The fix should be fairly easy.


(Régis Hanol) #2

Then why don’t you submit a pull request? :wink:


(Flimm) #3

Because I haven’t decided what I think about CLAs in general or this one in particular. Also, I have not tested the fix. It should be fairly easy for someone who is fine with the CLA and who has already used to getting Discourse to build and to run tests.


(Mittineague) #4

Please post your easy changes and I’ll be happy to test it and contingent on the testing do a PR for you.


(Flimm) #5
def host_must_be_valid
  if host !~ /\A[a-z0-9]+([\-\.]{1}[a-z0-9]+)*\.[a-z]{2,70}(:[0-9]{1,5})?(\/.*)?\Z/i &&
     host !~ /\A(\d{1,3})\.(\d{1,3})\.(\d{1,3})\.(\d{1,3})\Z/
    errors.add(:host, I18n.t('errors.messages.invalid'))
  end
end

There you go. I changed 7 to 70. I release my changes under the CC0 license by Creative Commons and under the public domain.


(Mittineague) #6

Thanks.
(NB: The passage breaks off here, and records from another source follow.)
<file path="src/rtl/rcn_master.sv">
// rcn_master: ring-bus initiator.
// Issues client read/write requests into free ring slots, tracks up to four
// outstanding tags, and strips its own responses and bounced requests off the
// ring, reporting them back to the client as one-cycle response strobes.
//
// Ports:
//   clk, rst            clock, synchronous active-high reset
//   rcn_in / rcn_out    69-bit ring input / registered ring output
//   req_valid/req_ready client request handshake (req_ready is combinational)
//   req_wr, req_mask, req_addr, req_wdata   request payload
//   req_seq             tag given to the request accepted this cycle
//   rsp_valid, rsp_err, rsp_seq, rsp_wr, rsp_addr, rsp_data   response strobe
//   busy                at least one transaction outstanding

module rcn_master #(
    parameter logic [5:0] MASTER_ID = 6'd1
) (
    input  logic        clk,
    input  logic        rst,
    input  logic [68:0] rcn_in,
    output logic [68:0] rcn_out,
    input  logic        req_valid,
    output logic        req_ready,
    input  logic        req_wr,
    input  logic [3:0]  req_mask,
    input  logic [23:0] req_addr,
    input  logic [31:0] req_wdata,
    output logic [1:0]  req_seq,
    output logic        rsp_valid,
    output logic        rsp_err,
    output logic [1:0]  rsp_seq,
    output logic        rsp_wr,
    output logic [23:0] rsp_addr,
    output logic [31:0] rsp_data,
    output logic        busy
);

    localparam int unsigned PKT_W  = 69;
    localparam int unsigned TAGS   = 4;
    localparam int unsigned SEQ_W  = 2;
    localparam int unsigned ADDR_W = 24;
    localparam int unsigned DATA_W = 32;

    // Ring pipeline and tracking state
    logic [PKT_W-1:0]  rin_q;
    logic [PKT_W-1:0]  rout_q, rout_d;
    logic [TAGS-1:0]   pend_q, pend_d;
    logic [SEQ_W-1:0]  next_seq_q, next_seq_d;

    // Registered response outputs
    logic              rsp_valid_q, rsp_valid_d;
    logic              rsp_err_q, rsp_err_d;
    logic [SEQ_W-1:0]  rsp_seq_q, rsp_seq_d;
    logic              rsp_wr_q, rsp_wr_d;
    logic [ADDR_W-1:0] rsp_addr_q, rsp_addr_d;
    logic [DATA_W-1:0] rsp_data_q, rsp_data_d;

    // Field decode of the captured ring word
    logic              rin_vld;
    logic              rin_req;
    logic              rin_wr;
    logic [5:0]        rin_id;
    logic [21:0]       rin_waddr;
    logic [SEQ_W-1:0]  rin_seq;
    logic [DATA_W-1:0] rin_data;
    logic              own_rsp;
    logic              own_bounce;
    logic              own_pkt;
    logic              slot_free;
    logic              retire;
    logic              issue;

    // Byte-offset address bits are not carried on the ring.
    logic              unused_addr_lo;

    assign unused_addr_lo = ^req_addr[1:0];

    assign rin_vld   = rin_q[68];
    assign rin_req   = rin_q[67];
    assign rin_wr    = rin_q[66];
    assign rin_id    = rin_q[65:60];
    assign rin_waddr = rin_q[55:34];
    assign rin_seq   = rin_q[33:32];
    assign rin_data  = rin_q[31:0];

    assign own_rsp    = rin_vld & ~rin_req & (rin_id == MASTER_ID);
    assign own_bounce = rin_vld &  rin_req & (rin_id == MASTER_ID);
    assign own_pkt    = own_rsp | own_bounce;
    assign slot_free  = ~rin_vld | own_pkt;

    // Stray packets (tag not pending, e.g. from before a reset) are removed
    // but never reported.
    assign retire = own_pkt & pend_q[rin_seq];

    // Ready waits for the next tag to be free, so a same-cycle retire and
    // issue always touch different pend bits.
    assign req_ready = slot_free & ~pend_q[next_seq_q] & ~rst;
    assign issue     = req_valid & req_ready;
    assign req_seq   = next_seq_q;
    assign busy      = |pend_q;

    assign rcn_out   = rout_q;
    assign rsp_valid = rsp_valid_q;
    assign rsp_err   = rsp_err_q;
    assign rsp_seq   = rsp_seq_q;
    assign rsp_wr    = rsp_wr_q;
    assign rsp_addr  = rsp_addr_q;
    assign rsp_data  = rsp_data_q;

    // Next-state: slot insertion/removal, tag tracking, response capture
    always_comb begin
        rout_d      = rin_q;
        pend_d      = pend_q;
        next_seq_d  = next_seq_q;
        rsp_valid_d = 1'b0;
        rsp_err_d   = rsp_err_q;
        rsp_seq_d   = rsp_seq_q;
        rsp_wr_d    = rsp_wr_q;
        rsp_addr_d  = rsp_addr_q;
        rsp_data_d  = rsp_data_q;

        if (retire) begin
            pend_d[rin_seq] = 1'b0;
            rsp_valid_d     = 1'b1;
            rsp_err_d       = own_bounce;
            rsp_seq_d       = rin_seq;
            rsp_wr_d        = rin_wr;
            rsp_addr_d      = {rin_waddr, 2'b00};
            rsp_data_d      = own_bounce ? DATA_W'(0) : rin_data;
        end

        if (issue) begin
            rout_d             = {1'b1, 1'b1, req_wr, MASTER_ID, req_mask,
                                  req_addr[23:2], next_seq_q, req_wdata};
            pend_d[next_seq_q] = 1'b1;
            next_seq_d         = next_seq_q + SEQ_W'(1);
        end else if (own_pkt) begin
            rout_d = PKT_W'(0);
        end
    end

    // State registers
    always_ff @(posedge clk) begin
        if (rst) begin
            rin_q       <= PKT_W'(0);
            rout_q      <= PKT_W'(0);
            pend_q      <= TAGS'(0);
            next_seq_q  <= SEQ_W'(0);
            rsp_valid_q <= 1'b0;
            rsp_err_q   <= 1'b0;
            rsp_seq_q   <= SEQ_W'(0);
            rsp_wr_q    <= 1'b0;
            rsp_addr_q  <= ADDR_W'(0);
            rsp_data_q  <= DATA_W'(0);
        end else begin
            rin_q       <= rcn_in;
            rout_q      <= rout_d;
            pend_q      <= pend_d;
            next_seq_q  <= next_seq_d;
            rsp_valid_q <= rsp_valid_d;
            rsp_err_q   <= rsp_err_d;
            rsp_seq_q   <= rsp_seq_d;
            rsp_wr_q    <= rsp_wr_d;
            rsp_addr_q  <= rsp_addr_d;
            rsp_data_q  <= rsp_data_d;
        end
    end

endmodule

</file>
That does look like an exceedingly simple change.

From what I could find, the RFC allows up to 63 characters.
Yet the longest approved I could find is 18 characters.

http://data.iana.org/TLD/tlds-alpha-by-domain.txt

travelersinsurance
northwesternmutual

A lot of code touches “host” and it is hoped that allowing more characters won’t break anything eg.
an HTML element thats CSS doesn’t account for longer names.
a database table field that might truncate or null longer names.
other code that uses the value, eg. something like “reverse string position”

I made up a fake domain
"kleinfeltersville.travelersinsurance"
and it didn’t break the Admin -> Settings -> Onebox UI

But I could use your help in trying to embed a real domain.
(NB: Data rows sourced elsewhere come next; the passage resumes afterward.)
$ cat src/rtl/mem_ctrl_icache.sv
// Byte-serial memory controller with a direct-mapped, one-word-per-line
// instruction cache. Fetches and data reads/writes share one byte port.
module mem_ctrl_icache #(
    parameter int ADDR_WIDTH = 17,
    parameter int LEN        = 32,
    parameter int BYTE_SIZE  = 8,
    parameter int IDX_BITS   = 4,
    parameter int DATA_FIRST = 1
) (
    input  logic                  clk,
    input  logic                  rst_n,
    input  logic                  inst_fetch_signal,
    input  logic [ADDR_WIDTH-1:0] mem_inst_addr,
    output logic [LEN-1:0]        instruction,
    output logic                  inst_ready,
    input  logic [1:0]            data_req,
    input  logic [1:0]            data_size,
    input  logic [ADDR_WIDTH-1:0] mem_data_addr,
    input  logic [LEN-1:0]        mem_write_data,
    output logic [LEN-1:0]        mem_read_data,
    output logic                  data_ready,
    input  logic                  icache_flush,
    input  logic [BYTE_SIZE-1:0]  mem_data,
    output logic [BYTE_SIZE-1:0]  writen_data,
    output logic [ADDR_WIDTH-1:0] mem_vis_addr,
    output logic                  mem_wr,
    output logic                  busy
);
    localparam int LINES = 1 << IDX_BITS;
    localparam int TAG_W = ADDR_WIDTH - 2 - IDX_BITS;

    typedef enum logic [2:0] {IDLE, IHIT, IFILL, DREAD, DWRITE} state_t;
    state_t state, state_nxt;

    logic [ADDR_WIDTH-1:0]          base;
    logic [2:0]                     cnt, nbytes, req_n;
    logic [3:0][BYTE_SIZE-1:0]      asm_q, wdata_q;
    logic                           inst_done, data_done;
    logic [LINES-1:0]               valid;
    logic [TAG_W-1:0]               tags  [LINES];
    logic [LEN-1:0]                 lines [LINES];

    logic [IDX_BITS-1:0]   f_idx, w0_idx, w1_idx, b_idx;
    logic [TAG_W-1:0]      f_tag, w0_tag, w1_tag, b_tag;
    logic [ADDR_WIDTH-1:0] w_end;
    logic f_hit, data_act, take_data, take_inst, rd_last, wr_last, fill_done;
    logic unused_bits;

    assign unused_bits = ^mem_inst_addr[1:0];

    assign f_idx  = mem_inst_addr[2+IDX_BITS-1:2];
    assign f_tag  = mem_inst_addr[ADDR_WIDTH-1:2+IDX_BITS];
    assign f_hit  = valid[f_idx] && (tags[f_idx] == f_tag);
    assign req_n  = (data_size == 2'b00) ? 3'd1 : (data_size == 2'b01) ? 3'd2 : 3'd4;
    assign w_end  = mem_data_addr + ADDR_WIDTH'(req_n) - ADDR_WIDTH'(1);
    assign w0_idx = mem_data_addr[2+IDX_BITS-1:2];
    assign w0_tag = mem_data_addr[ADDR_WIDTH-1:2+IDX_BITS];
    assign w1_idx = w_end[2+IDX_BITS-1:2];
    assign w1_tag = w_end[ADDR_WIDTH-1:2+IDX_BITS];
    assign b_idx  = base[2+IDX_BITS-1:2];
    assign b_tag  = base[ADDR_WIDTH-1:2+IDX_BITS];

    assign data_act  = (data_req == 2'b01) || (data_req == 2'b10);
    assign take_data = (state == IDLE) && data_act && ((DATA_FIRST != 0) || !inst_fetch_signal);
    assign take_inst = (state == IDLE) && inst_fetch_signal && !take_data;
    // Reads run one extra cycle past the last beat to capture the final byte.
    assign rd_last   = (cnt == nbytes);
    assign wr_last   = (cnt == nbytes - 3'd1);
    assign fill_done = (state == IFILL) && rd_last;

    always_ff @(posedge clk or negedge rst_n) begin
        if (!rst_n) state <= IDLE;
        else        state <= state_nxt;
    end

    always_comb begin
        state_nxt = state;
        case (state)
            IDLE: begin
                if (take_data)      state_nxt = (data_req == 2'b01) ? DREAD : DWRITE;
                else if (take_inst) state_nxt = f_hit ? IHIT : IFILL;
            end
            IHIT:         state_nxt = IDLE;
            IFILL, DREAD: if (rd_last) state_nxt = IDLE;
            DWRITE:       if (wr_last) state_nxt = IDLE;
            default:      state_nxt = IDLE;
        endcase
    end

    always_comb begin
        mem_vis_addr  = '0;
        mem_wr        = 1'b0;
        writen_data   = '0;
        busy          = (state != IDLE);
        inst_ready    = (state == IHIT) || inst_done;
        data_ready    = data_done;
        instruction   = inst_ready ? asm_q : '0;
        mem_read_data = data_done ? asm_q : '0;
        if (((state == IFILL) || (state == DREAD)) && !rd_last)
            mem_vis_addr = base + ADDR_WIDTH'(cnt);
        if (state == DWRITE) begin
            mem_vis_addr = base + ADDR_WIDTH'(cnt);
            mem_wr       = 1'b1;
            writen_data  = wdata_q[cnt[1:0]];
        end
    end

    always_ff @(posedge clk or negedge rst_n) begin
        if (!rst_n) begin
            base      <= '0;
            cnt       <= '0;
            nbytes    <= '0;
            asm_q     <= '0;
            wdata_q   <= '0;
            inst_done <= 1'b0;
            data_done <= 1'b0;
        end else begin
            inst_done <= fill_done;
            data_done <= ((state == DREAD) && rd_last) || ((state == DWRITE) && wr_last);
            if (take_data) begin
                base    <= mem_data_addr;
                nbytes  <= req_n;
                wdata_q <= mem_write_data;
                cnt     <= '0;
                asm_q   <= '0;
            end else if (take_inst) begin
                base   <= {mem_inst_addr[ADDR_WIDTH-1:2], 2'b00};
                nbytes <= 3'd4;
                cnt    <= '0;
                asm_q  <= f_hit ? lines[f_idx] : '0;
            end else if ((state == IFILL) || (state == DREAD) || (state == DWRITE)) begin
                cnt <= cnt + 3'd1;
                // Byte for beat i arrives one cycle late, so it lands at index cnt-1.
                if ((state != DWRITE) && (cnt != 3'd0))
                    asm_q[cnt[1:0] - 2'd1] <= mem_data;
            end
        end
    end

    always_ff @(posedge clk or negedge rst_n) begin
        if (!rst_n) begin
            valid <= '0;
        end else begin
            if (fill_done) valid[b_idx] <= 1'b1;
            if (take_data && (data_req == 2'b10)) begin
                if (tags[w0_idx] == w0_tag) valid[w0_idx] <= 1'b0;
                if (tags[w1_idx] == w1_tag) valid[w1_idx] <= 1'b0;
            end
            if (icache_flush) valid <= '0;
        end
    end

    always_ff @(posedge clk) begin
        if (fill_done) begin
            lines[b_idx] <= {mem_data, asm_q[2], asm_q[1], asm_q[0]};
            tags[b_idx]  <= b_tag;
        end
    end
endmodule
Please post the longest named example URL that passes Iframely URL Debugger - Open Graph, Twitter Cards, oEmbed that you know of.


(Flimm) #7

Here’s an example of a URL with a long TLD: http://behold.photography/


(Eli the Bearded) #8

It does not pass the Armenian localized domain in the first post:

.xn–y9a3aq

I cannot find any active domains in that TLD however for iframely test. ICANN names a Persian TLD and site: http://نمونہ.آزمایشی (http://xn–hhbbbh02d.xn–hgbk6aj7f53bba) which also does not appear to have actually be in use, but gives a more extreme example, and one presumably that should be supported.

My, from memory, understanding of the rules of DNS labels are:

All labels are 1 to 63 characters, case insensitive A to Z, 0 to 9 and - (hyphen), all from ASCII.
No labels may start with a hyphen.
No top level domain label may start with a number.

That means a regexp for a valid domain name would look like:

/^([a-z0-9][a-z0-9-]{0,62}\.)+[a-z][a-z0-9-]{0,62}\.?$/

Domains that are just a TLD are sufficiently bizarre as to be worth ignoring.